_TASK REQUIREMENTS:_ This task calls for copying each line below that contains "when".

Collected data
━━━
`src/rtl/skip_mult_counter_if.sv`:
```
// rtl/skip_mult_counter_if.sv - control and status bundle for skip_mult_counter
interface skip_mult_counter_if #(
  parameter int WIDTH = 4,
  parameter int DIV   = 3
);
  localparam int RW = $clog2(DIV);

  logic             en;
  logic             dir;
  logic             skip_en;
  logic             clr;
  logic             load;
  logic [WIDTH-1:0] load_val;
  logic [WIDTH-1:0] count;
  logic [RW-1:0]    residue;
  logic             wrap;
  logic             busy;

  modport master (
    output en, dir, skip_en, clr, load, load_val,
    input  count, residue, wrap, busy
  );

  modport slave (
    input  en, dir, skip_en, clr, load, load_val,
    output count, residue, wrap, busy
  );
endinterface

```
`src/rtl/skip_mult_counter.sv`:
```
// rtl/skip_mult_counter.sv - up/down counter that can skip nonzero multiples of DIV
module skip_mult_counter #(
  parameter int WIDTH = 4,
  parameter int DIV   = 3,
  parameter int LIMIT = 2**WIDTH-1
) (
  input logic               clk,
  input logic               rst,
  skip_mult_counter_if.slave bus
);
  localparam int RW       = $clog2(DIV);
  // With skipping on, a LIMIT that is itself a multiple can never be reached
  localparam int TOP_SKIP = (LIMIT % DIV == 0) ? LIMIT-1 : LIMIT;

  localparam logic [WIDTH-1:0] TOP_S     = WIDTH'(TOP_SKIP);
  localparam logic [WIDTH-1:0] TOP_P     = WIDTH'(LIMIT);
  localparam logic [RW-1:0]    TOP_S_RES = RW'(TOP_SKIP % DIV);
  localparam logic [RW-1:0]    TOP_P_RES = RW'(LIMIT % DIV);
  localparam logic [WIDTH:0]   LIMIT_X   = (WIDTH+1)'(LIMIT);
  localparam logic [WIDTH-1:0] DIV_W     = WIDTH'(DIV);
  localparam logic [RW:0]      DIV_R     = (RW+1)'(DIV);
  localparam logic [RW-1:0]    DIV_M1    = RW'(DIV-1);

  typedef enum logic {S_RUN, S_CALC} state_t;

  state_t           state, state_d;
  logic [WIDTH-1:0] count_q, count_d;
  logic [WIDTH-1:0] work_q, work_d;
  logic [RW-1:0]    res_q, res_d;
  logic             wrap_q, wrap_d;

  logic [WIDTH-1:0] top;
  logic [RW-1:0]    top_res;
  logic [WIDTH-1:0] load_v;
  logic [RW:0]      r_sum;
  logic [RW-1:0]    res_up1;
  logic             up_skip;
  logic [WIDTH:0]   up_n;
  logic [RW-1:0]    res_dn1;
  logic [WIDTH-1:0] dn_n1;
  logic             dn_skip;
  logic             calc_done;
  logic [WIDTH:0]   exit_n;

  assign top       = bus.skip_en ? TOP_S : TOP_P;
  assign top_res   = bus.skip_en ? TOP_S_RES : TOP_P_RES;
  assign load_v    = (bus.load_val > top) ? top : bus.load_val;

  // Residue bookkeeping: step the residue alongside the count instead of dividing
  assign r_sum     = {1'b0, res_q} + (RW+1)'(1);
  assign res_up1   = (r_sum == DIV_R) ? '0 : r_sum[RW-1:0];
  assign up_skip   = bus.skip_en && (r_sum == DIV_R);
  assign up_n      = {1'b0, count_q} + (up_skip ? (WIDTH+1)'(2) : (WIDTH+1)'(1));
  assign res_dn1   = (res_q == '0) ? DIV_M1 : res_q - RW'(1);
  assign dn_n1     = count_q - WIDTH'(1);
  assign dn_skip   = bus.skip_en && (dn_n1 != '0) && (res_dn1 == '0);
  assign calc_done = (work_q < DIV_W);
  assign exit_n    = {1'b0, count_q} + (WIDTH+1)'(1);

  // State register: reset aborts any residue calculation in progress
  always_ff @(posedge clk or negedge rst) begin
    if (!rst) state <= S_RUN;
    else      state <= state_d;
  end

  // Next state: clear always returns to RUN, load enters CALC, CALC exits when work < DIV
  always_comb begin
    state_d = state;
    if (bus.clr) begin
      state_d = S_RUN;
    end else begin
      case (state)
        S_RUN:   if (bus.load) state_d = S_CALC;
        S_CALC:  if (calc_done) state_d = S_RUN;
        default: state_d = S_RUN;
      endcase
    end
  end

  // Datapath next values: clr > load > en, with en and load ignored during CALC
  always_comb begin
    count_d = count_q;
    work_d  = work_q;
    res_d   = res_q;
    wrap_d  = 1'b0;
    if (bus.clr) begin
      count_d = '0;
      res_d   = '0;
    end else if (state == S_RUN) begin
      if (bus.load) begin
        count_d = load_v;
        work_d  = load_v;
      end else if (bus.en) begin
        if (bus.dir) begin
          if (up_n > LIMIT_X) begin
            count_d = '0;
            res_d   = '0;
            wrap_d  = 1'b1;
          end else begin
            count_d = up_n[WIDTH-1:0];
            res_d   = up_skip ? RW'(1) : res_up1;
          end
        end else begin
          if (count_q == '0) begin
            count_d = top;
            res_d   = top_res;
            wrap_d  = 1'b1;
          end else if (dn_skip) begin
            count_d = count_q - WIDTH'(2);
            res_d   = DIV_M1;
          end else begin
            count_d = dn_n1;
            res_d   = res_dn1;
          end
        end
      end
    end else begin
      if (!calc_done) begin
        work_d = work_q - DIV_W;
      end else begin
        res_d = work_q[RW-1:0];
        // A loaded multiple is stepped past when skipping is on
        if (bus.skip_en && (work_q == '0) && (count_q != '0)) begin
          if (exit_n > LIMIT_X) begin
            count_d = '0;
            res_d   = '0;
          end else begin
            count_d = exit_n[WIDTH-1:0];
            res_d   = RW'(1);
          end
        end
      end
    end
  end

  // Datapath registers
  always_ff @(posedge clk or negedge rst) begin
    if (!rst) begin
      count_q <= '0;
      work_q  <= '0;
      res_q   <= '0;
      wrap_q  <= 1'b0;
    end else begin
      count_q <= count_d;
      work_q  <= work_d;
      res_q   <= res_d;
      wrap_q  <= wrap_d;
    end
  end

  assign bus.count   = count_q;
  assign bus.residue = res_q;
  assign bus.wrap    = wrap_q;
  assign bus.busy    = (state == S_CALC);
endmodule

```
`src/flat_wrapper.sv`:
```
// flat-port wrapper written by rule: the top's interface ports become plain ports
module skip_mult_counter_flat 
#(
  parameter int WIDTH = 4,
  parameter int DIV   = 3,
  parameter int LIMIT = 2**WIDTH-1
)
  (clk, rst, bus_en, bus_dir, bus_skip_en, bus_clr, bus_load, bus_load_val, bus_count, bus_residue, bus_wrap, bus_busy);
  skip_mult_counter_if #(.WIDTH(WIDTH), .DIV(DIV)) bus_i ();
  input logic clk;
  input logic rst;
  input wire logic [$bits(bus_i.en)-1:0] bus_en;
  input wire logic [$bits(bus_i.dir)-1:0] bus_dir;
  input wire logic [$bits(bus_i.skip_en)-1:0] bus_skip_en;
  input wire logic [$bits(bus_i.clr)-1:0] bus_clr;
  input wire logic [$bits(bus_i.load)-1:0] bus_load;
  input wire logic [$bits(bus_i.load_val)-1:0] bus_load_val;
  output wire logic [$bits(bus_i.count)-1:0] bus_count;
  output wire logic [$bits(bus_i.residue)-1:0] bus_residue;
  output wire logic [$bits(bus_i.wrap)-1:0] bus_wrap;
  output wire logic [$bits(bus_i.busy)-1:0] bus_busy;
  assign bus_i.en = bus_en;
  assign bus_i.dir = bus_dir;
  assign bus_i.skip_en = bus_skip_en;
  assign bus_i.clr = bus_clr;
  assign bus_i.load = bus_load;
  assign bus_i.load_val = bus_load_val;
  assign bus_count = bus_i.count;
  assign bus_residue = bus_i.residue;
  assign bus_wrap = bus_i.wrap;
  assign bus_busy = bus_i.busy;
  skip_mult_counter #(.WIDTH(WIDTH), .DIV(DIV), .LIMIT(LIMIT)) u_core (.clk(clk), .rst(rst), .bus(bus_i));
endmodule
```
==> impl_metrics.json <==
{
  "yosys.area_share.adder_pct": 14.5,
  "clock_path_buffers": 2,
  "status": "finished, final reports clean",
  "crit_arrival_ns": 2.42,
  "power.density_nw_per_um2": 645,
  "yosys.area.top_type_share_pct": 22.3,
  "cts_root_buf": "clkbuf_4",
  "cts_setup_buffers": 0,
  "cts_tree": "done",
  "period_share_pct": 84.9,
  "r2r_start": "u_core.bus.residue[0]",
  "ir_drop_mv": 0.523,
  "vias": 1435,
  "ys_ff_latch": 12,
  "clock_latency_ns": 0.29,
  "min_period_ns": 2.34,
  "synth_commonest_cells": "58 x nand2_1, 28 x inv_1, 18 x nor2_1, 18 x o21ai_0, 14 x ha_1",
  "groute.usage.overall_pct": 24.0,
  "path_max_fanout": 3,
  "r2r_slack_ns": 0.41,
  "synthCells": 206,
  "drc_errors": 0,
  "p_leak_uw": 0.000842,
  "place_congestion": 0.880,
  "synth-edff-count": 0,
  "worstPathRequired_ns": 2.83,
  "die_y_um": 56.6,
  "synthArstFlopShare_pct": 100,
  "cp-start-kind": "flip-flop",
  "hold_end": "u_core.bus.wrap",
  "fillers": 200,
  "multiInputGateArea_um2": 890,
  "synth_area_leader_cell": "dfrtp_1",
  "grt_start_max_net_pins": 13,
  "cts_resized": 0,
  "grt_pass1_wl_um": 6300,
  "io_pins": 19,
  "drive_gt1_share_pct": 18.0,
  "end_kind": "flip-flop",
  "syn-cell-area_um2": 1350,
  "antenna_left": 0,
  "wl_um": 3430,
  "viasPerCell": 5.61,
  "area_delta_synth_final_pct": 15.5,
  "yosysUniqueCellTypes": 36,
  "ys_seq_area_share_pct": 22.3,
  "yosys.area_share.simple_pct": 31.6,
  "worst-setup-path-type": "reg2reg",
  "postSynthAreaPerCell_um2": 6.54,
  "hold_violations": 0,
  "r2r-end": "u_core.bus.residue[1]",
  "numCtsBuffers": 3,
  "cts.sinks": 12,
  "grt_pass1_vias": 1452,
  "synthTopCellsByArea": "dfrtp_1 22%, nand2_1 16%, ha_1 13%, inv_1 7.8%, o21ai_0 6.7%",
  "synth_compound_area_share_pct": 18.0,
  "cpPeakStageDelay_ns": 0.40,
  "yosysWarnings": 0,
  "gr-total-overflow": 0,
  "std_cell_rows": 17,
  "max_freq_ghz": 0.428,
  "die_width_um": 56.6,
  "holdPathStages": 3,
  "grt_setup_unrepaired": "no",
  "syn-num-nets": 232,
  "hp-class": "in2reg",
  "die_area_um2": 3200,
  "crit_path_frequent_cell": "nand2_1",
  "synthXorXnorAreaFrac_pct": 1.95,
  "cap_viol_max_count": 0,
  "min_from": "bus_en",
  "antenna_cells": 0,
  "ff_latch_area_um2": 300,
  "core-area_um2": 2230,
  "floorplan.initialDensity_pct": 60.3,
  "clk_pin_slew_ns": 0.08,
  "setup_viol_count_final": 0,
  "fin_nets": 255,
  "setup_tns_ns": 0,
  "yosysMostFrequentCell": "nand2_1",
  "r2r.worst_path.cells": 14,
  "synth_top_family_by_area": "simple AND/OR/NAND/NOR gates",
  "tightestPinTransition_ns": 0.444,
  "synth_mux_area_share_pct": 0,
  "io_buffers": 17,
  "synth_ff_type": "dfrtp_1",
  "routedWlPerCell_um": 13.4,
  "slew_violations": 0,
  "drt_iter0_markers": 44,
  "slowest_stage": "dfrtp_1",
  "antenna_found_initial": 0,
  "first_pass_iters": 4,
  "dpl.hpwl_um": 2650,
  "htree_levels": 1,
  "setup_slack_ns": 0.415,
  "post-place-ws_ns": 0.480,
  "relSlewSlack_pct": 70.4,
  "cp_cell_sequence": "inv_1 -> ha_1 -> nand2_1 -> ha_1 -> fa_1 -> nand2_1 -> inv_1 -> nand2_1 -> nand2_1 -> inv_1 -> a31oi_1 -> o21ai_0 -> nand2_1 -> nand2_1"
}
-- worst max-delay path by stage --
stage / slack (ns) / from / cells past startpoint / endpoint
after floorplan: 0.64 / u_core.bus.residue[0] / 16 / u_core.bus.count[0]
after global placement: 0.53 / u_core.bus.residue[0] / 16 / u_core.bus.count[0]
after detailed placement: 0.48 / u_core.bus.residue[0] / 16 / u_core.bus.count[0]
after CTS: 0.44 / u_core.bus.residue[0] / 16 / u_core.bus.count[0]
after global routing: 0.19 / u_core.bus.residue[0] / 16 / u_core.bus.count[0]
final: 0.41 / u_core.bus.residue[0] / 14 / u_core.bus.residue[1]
━━━
_ANSWER BOX:_
  // Next state: clear always returns to RUN, load enters CALC, CALC exits when work < DIV
        // A loaded multiple is stepped past when skipping is on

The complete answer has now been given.